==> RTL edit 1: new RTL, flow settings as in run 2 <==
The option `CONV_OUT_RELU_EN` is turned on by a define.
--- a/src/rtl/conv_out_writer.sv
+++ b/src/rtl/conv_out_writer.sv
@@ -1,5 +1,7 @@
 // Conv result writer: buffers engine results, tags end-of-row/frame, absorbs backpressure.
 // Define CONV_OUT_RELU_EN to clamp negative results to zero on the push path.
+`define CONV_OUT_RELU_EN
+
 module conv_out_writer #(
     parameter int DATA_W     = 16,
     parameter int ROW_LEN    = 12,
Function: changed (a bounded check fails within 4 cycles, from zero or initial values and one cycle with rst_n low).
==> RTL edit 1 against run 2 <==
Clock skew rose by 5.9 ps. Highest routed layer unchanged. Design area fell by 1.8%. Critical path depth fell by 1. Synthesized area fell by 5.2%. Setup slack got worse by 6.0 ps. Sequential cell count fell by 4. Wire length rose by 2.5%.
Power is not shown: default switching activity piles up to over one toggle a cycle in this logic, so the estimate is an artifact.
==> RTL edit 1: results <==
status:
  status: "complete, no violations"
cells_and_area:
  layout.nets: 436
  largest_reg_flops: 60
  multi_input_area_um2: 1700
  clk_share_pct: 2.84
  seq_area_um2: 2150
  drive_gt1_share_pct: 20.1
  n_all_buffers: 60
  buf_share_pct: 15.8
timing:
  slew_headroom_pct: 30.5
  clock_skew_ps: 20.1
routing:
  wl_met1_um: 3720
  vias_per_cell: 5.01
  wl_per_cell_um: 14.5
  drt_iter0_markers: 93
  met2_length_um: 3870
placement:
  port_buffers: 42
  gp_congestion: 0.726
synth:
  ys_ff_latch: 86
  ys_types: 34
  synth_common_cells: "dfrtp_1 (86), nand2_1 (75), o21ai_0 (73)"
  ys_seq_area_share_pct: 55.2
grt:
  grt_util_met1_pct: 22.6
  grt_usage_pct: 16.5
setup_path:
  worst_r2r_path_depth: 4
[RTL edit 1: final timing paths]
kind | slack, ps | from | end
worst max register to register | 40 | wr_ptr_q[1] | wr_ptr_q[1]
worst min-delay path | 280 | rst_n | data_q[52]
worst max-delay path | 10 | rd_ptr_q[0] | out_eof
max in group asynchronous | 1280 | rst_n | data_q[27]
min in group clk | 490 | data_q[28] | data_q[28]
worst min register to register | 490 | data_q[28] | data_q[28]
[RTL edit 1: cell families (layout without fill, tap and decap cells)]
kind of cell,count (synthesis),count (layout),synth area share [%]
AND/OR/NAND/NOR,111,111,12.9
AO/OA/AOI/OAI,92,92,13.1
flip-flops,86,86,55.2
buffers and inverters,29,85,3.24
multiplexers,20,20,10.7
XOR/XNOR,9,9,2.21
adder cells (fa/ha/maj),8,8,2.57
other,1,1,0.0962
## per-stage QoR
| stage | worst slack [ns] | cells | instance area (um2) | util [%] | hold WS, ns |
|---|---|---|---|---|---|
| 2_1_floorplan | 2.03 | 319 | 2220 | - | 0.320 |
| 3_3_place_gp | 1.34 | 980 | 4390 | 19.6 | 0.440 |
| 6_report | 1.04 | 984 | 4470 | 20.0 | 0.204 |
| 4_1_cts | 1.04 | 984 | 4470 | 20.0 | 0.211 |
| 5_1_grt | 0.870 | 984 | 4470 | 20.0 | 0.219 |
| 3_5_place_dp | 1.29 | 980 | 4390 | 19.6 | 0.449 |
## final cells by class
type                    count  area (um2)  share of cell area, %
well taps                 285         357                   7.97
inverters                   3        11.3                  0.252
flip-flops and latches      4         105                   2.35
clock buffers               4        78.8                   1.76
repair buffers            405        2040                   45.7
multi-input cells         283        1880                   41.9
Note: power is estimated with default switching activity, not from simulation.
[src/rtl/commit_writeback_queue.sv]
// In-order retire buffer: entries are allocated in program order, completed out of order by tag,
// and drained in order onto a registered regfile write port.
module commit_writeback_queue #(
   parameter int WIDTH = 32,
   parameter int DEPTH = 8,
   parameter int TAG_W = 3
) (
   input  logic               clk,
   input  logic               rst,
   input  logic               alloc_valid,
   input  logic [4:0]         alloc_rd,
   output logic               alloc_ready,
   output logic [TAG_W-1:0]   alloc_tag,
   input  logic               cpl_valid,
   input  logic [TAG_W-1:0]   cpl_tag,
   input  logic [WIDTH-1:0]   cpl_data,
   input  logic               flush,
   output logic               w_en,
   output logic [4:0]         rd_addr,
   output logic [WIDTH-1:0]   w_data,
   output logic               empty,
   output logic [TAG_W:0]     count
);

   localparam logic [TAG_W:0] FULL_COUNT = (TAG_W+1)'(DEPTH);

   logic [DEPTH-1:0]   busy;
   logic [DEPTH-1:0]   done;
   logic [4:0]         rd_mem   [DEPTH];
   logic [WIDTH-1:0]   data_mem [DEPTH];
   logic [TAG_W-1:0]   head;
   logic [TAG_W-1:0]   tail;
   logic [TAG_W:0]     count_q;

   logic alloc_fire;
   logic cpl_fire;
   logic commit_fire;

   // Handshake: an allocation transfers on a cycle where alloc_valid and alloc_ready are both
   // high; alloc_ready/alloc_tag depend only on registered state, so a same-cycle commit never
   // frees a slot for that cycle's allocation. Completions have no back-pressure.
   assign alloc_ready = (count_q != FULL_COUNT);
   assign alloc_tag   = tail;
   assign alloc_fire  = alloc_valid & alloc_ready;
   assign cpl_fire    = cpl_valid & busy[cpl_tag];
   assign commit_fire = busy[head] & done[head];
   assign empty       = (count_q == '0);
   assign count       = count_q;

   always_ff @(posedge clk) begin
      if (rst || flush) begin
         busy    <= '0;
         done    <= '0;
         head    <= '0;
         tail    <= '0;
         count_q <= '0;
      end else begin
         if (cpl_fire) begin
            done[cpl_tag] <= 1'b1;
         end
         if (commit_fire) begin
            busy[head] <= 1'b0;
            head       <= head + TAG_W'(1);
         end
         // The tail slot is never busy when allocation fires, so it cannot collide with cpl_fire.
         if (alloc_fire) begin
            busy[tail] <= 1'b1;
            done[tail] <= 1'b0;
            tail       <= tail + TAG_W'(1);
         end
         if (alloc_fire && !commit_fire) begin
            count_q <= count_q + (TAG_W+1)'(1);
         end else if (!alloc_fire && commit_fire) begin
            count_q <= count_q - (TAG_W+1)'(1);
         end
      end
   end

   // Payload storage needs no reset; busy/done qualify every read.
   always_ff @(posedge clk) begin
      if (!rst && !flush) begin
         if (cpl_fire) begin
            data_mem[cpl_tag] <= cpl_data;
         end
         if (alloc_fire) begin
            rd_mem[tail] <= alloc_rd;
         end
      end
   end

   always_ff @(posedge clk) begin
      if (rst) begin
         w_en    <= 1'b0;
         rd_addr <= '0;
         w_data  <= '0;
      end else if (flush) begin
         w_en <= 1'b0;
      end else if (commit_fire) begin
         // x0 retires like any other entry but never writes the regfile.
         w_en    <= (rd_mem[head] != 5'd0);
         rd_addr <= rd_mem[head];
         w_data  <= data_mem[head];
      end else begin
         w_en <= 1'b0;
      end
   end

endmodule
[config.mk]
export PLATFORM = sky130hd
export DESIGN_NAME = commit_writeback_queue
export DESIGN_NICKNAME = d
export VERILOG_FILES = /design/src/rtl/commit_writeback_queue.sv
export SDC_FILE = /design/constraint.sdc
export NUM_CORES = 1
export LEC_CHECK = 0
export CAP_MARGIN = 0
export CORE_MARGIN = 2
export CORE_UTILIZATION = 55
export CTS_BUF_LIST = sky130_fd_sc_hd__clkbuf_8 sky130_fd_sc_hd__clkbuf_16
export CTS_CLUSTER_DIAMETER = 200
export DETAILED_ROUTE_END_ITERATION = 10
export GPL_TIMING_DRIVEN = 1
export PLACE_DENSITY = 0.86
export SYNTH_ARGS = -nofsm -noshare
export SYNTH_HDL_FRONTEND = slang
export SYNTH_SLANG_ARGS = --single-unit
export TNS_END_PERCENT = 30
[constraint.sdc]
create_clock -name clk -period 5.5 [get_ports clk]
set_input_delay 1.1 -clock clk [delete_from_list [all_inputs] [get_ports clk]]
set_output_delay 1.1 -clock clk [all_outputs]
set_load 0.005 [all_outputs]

=-=-=-=-=

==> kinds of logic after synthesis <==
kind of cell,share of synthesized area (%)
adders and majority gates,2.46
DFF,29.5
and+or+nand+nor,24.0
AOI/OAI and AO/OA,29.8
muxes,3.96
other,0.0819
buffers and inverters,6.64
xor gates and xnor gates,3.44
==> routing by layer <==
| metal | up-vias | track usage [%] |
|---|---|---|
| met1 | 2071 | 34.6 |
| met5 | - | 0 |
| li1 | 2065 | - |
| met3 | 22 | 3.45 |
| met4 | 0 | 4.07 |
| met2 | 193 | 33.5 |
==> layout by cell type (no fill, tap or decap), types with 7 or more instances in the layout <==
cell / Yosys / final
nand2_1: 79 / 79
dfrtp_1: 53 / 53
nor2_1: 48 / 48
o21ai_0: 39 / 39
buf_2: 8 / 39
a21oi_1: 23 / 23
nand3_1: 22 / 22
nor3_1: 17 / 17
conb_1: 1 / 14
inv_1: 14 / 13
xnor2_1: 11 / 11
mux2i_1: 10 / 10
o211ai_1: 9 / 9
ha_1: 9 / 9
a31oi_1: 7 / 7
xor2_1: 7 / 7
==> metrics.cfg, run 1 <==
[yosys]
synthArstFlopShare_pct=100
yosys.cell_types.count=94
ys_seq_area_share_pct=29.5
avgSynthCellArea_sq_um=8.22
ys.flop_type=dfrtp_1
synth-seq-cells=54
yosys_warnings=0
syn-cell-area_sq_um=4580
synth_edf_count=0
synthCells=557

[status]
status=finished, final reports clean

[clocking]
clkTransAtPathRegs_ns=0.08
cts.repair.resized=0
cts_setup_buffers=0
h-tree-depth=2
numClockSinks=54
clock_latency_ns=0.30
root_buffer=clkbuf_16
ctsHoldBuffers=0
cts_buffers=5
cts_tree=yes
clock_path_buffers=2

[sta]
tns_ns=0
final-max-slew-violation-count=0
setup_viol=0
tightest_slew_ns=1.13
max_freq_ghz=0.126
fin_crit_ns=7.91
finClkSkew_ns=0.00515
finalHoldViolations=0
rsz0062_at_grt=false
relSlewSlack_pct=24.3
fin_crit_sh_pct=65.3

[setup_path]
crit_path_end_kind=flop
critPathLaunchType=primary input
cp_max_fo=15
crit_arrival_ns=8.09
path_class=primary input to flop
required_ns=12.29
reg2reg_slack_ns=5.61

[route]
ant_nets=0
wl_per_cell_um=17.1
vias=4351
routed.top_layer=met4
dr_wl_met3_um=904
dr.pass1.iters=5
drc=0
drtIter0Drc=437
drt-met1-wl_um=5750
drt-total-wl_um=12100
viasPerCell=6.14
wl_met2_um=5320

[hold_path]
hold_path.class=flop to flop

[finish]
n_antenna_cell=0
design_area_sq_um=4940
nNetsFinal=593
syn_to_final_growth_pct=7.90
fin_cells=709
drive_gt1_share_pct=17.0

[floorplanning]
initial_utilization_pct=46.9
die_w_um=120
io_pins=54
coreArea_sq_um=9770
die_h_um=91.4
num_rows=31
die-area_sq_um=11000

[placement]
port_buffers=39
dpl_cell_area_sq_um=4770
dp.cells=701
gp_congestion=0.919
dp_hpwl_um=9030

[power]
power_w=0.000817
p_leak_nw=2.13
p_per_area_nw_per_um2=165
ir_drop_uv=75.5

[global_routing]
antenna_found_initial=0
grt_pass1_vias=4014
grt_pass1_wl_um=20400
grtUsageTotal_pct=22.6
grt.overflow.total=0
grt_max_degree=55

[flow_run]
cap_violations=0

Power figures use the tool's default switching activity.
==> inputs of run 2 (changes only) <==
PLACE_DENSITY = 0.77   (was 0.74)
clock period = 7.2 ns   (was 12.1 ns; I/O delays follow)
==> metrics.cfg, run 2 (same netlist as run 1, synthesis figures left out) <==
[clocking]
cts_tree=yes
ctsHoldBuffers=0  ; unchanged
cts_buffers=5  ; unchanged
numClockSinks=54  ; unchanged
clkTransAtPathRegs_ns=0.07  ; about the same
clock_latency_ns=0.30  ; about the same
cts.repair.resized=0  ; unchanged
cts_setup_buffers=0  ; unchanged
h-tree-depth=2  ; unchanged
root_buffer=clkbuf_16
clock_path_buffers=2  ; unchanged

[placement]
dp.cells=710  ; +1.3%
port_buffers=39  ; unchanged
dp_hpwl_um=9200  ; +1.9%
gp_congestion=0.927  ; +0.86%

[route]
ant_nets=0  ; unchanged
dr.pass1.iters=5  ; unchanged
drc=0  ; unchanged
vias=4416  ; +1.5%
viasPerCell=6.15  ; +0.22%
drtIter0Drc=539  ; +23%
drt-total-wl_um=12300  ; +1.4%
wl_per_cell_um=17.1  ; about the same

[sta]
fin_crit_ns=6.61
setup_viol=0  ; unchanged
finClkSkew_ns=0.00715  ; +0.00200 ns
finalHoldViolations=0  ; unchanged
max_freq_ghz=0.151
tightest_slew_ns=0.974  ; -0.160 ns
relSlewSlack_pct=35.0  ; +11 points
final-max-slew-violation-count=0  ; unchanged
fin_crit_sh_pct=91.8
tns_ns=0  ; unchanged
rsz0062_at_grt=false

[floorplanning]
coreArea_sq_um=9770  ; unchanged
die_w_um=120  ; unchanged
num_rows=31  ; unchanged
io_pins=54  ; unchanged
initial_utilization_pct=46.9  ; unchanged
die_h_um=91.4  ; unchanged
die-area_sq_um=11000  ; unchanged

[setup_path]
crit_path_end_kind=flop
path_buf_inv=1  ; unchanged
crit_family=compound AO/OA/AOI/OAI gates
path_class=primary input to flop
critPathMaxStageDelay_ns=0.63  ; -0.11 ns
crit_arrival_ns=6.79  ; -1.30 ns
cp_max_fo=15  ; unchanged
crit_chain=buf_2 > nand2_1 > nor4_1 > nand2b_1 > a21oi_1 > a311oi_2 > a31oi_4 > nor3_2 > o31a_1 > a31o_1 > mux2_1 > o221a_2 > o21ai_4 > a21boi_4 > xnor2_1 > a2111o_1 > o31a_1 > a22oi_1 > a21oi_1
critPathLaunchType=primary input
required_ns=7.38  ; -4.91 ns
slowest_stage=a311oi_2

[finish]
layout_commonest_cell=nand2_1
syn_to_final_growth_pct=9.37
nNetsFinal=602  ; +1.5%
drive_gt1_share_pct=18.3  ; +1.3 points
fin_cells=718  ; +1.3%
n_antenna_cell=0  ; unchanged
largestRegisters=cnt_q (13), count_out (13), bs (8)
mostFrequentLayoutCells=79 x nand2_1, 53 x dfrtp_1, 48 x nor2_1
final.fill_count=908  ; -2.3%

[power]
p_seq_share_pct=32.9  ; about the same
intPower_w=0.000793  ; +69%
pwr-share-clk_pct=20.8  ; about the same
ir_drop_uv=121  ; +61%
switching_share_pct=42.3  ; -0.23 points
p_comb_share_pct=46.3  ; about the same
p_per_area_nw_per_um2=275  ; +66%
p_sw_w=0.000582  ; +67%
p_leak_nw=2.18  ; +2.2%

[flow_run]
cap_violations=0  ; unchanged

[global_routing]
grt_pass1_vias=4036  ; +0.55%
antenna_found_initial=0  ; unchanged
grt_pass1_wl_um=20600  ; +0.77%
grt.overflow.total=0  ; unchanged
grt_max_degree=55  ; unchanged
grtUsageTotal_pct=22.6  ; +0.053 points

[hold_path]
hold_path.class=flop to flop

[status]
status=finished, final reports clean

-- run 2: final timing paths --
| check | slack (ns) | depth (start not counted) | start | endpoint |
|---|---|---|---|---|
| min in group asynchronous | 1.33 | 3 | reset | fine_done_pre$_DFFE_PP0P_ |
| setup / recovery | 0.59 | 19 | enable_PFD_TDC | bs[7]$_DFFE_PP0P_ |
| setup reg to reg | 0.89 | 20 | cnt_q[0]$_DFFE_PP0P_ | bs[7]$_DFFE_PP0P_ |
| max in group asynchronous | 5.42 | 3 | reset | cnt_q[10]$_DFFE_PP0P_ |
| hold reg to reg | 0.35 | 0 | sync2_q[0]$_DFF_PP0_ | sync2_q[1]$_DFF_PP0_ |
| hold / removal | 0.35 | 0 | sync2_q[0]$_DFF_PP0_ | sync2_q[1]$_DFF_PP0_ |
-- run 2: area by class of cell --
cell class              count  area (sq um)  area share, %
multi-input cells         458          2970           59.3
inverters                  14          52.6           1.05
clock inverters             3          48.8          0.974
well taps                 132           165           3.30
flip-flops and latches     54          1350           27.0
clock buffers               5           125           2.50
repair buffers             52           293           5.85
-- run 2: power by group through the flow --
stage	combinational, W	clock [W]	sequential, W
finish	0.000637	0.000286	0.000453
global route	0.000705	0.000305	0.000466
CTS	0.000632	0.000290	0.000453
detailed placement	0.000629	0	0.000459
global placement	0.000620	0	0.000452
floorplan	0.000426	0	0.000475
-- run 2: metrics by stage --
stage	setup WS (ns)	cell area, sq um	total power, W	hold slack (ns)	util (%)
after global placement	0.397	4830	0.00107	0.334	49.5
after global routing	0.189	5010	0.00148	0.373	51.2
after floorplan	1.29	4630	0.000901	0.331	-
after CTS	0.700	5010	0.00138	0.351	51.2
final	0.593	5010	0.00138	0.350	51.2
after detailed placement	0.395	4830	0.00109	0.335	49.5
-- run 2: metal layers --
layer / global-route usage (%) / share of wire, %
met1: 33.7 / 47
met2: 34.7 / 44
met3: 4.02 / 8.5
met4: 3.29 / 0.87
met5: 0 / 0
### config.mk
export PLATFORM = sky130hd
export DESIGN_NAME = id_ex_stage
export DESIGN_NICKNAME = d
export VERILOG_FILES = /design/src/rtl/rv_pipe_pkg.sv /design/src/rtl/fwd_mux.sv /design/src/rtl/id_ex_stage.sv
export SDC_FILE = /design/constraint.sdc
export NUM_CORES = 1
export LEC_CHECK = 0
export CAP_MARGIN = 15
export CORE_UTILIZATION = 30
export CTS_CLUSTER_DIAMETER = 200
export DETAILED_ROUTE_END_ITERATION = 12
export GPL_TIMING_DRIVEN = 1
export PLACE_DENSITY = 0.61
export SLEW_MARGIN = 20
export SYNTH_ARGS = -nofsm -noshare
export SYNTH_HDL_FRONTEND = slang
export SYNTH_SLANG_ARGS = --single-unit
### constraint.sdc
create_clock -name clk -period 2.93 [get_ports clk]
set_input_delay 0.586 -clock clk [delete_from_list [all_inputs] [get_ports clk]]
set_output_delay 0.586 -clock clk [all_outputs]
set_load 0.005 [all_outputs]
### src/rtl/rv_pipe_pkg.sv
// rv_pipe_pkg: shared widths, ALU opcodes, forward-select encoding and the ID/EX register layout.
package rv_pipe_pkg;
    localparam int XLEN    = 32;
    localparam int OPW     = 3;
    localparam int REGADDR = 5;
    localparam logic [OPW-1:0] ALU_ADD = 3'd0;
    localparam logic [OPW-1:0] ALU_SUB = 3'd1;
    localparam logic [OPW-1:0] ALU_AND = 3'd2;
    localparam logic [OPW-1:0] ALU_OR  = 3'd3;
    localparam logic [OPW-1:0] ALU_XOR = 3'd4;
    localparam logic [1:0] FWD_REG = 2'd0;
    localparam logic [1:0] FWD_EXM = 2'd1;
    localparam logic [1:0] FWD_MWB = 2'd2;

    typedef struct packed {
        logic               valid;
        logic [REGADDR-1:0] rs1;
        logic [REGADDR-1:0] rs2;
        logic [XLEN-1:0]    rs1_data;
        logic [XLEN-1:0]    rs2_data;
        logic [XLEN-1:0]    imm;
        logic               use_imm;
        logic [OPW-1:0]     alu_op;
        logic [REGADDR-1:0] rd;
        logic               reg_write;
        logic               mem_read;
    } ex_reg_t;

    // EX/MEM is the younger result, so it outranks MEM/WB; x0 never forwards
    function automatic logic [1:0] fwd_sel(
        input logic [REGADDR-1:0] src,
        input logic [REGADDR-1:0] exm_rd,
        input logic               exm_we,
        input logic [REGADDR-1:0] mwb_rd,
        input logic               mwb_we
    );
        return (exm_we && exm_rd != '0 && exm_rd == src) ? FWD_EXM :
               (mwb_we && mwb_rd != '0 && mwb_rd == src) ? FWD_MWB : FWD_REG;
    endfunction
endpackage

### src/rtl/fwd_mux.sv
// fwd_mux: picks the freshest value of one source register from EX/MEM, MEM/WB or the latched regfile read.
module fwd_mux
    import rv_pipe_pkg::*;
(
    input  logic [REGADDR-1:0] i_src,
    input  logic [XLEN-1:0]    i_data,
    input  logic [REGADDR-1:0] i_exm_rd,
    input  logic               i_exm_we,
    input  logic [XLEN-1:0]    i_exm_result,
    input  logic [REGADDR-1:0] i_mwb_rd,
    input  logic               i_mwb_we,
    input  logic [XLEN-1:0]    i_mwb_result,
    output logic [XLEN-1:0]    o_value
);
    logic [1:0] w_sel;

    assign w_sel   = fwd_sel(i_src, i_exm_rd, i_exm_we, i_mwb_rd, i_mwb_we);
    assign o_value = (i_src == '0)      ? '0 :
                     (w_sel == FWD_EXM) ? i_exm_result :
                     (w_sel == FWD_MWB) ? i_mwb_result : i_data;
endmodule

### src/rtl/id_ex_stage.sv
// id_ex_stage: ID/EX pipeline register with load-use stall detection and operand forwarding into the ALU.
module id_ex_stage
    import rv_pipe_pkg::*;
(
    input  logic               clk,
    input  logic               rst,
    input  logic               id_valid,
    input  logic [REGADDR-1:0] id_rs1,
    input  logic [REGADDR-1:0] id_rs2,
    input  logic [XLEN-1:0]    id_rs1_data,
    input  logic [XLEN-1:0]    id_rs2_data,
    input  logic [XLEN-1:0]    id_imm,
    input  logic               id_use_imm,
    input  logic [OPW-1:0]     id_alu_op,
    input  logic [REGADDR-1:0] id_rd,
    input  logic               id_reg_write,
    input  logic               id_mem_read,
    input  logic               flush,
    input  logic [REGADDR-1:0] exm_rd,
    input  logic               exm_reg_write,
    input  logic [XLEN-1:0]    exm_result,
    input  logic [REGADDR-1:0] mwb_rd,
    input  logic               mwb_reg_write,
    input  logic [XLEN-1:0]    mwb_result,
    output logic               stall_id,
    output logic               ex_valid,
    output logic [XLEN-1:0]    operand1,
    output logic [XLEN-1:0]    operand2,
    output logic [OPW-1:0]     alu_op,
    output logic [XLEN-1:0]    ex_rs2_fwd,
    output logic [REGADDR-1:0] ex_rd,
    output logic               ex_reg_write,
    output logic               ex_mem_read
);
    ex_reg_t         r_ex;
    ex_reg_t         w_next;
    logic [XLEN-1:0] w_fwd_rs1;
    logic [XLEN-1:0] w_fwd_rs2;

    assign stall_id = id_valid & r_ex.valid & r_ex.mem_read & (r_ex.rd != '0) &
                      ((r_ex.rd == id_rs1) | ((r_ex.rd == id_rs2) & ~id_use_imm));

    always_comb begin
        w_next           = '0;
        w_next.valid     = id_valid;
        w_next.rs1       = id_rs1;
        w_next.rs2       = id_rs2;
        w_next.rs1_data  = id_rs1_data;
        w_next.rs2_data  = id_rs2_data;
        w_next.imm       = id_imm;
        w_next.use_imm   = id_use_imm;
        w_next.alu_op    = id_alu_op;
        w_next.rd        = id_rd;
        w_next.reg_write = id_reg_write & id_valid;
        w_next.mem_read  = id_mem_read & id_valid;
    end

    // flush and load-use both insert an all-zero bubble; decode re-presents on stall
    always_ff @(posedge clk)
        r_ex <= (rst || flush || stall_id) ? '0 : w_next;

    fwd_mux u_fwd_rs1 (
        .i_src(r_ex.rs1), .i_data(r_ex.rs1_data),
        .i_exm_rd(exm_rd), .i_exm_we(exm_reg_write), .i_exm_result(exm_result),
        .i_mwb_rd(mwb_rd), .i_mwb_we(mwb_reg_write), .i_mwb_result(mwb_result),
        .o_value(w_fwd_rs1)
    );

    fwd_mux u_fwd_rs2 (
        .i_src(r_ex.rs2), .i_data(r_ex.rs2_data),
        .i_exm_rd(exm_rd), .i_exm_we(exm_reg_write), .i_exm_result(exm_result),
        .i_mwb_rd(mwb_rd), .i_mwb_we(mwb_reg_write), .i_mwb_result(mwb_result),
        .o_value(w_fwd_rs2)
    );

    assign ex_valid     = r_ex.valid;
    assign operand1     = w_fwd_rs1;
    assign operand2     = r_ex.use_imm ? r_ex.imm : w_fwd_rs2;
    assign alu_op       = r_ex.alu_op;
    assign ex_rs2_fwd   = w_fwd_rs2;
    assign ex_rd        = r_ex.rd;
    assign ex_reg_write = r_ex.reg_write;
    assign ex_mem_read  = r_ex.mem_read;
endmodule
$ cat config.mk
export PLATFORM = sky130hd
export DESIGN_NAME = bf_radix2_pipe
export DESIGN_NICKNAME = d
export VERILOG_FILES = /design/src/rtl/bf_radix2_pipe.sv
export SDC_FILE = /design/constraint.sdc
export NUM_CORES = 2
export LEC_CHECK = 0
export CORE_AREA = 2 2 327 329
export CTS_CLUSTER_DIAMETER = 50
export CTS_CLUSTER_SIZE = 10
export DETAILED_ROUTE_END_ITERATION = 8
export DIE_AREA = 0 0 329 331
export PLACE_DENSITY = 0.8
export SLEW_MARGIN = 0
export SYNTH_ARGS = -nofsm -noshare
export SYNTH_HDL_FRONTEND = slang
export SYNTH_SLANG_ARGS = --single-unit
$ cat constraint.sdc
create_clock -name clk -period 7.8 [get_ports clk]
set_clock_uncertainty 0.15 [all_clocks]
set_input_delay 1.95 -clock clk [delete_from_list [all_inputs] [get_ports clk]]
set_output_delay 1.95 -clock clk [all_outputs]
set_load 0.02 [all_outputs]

=-=-=-=-=

Problem statement =>
Go to the line with "edit 1: new" in the entries above and repeat every line from there through the line with "max in group asynchronous | 1280", exactly and with no other text.

Task result =>
==> RTL edit 1: new RTL, flow settings as in run 2 <==
The option `CONV_OUT_RELU_EN` is turned on by a define.
--- a/src/rtl/conv_out_writer.sv
+++ b/src/rtl/conv_out_writer.sv
@@ -1,5 +1,7 @@
 // Conv result writer: buffers engine results, tags end-of-row/frame, absorbs backpressure.
 // Define CONV_OUT_RELU_EN to clamp negative results to zero on the push path.
+`define CONV_OUT_RELU_EN
+
 module conv_out_writer #(
     parameter int DATA_W     = 16,
     parameter int ROW_LEN    = 12,
Function: changed (a bounded check fails within 4 cycles, from zero or initial values and one cycle with rst_n low).
==> RTL edit 1 against run 2 <==
Clock skew rose by 5.9 ps. Highest routed layer unchanged. Design area fell by 1.8%. Critical path depth fell by 1. Synthesized area fell by 5.2%. Setup slack got worse by 6.0 ps. Sequential cell count fell by 4. Wire length rose by 2.5%.
Power is not shown: default switching activity piles up to over one toggle a cycle in this logic, so the estimate is an artifact.
==> RTL edit 1: results <==
status:
  status: "complete, no violations"
cells_and_area:
  layout.nets: 436
  largest_reg_flops: 60
  multi_input_area_um2: 1700
  clk_share_pct: 2.84
  seq_area_um2: 2150
  drive_gt1_share_pct: 20.1
  n_all_buffers: 60
  buf_share_pct: 15.8
timing:
  slew_headroom_pct: 30.5
  clock_skew_ps: 20.1
routing:
  wl_met1_um: 3720
  vias_per_cell: 5.01
  wl_per_cell_um: 14.5
  drt_iter0_markers: 93
  met2_length_um: 3870
placement:
  port_buffers: 42
  gp_congestion: 0.726
synth:
  ys_ff_latch: 86
  ys_types: 34
  synth_common_cells: "dfrtp_1 (86), nand2_1 (75), o21ai_0 (73)"
  ys_seq_area_share_pct: 55.2
grt:
  grt_util_met1_pct: 22.6
  grt_usage_pct: 16.5
setup_path:
  worst_r2r_path_depth: 4
[RTL edit 1: final timing paths]
kind | slack, ps | from | end
worst max register to register | 40 | wr_ptr_q[1] | wr_ptr_q[1]
worst min-delay path | 280 | rst_n | data_q[52]
worst max-delay path | 10 | rd_ptr_q[0] | out_eof
max in group asynchronous | 1280 | rst_n | data_q[27]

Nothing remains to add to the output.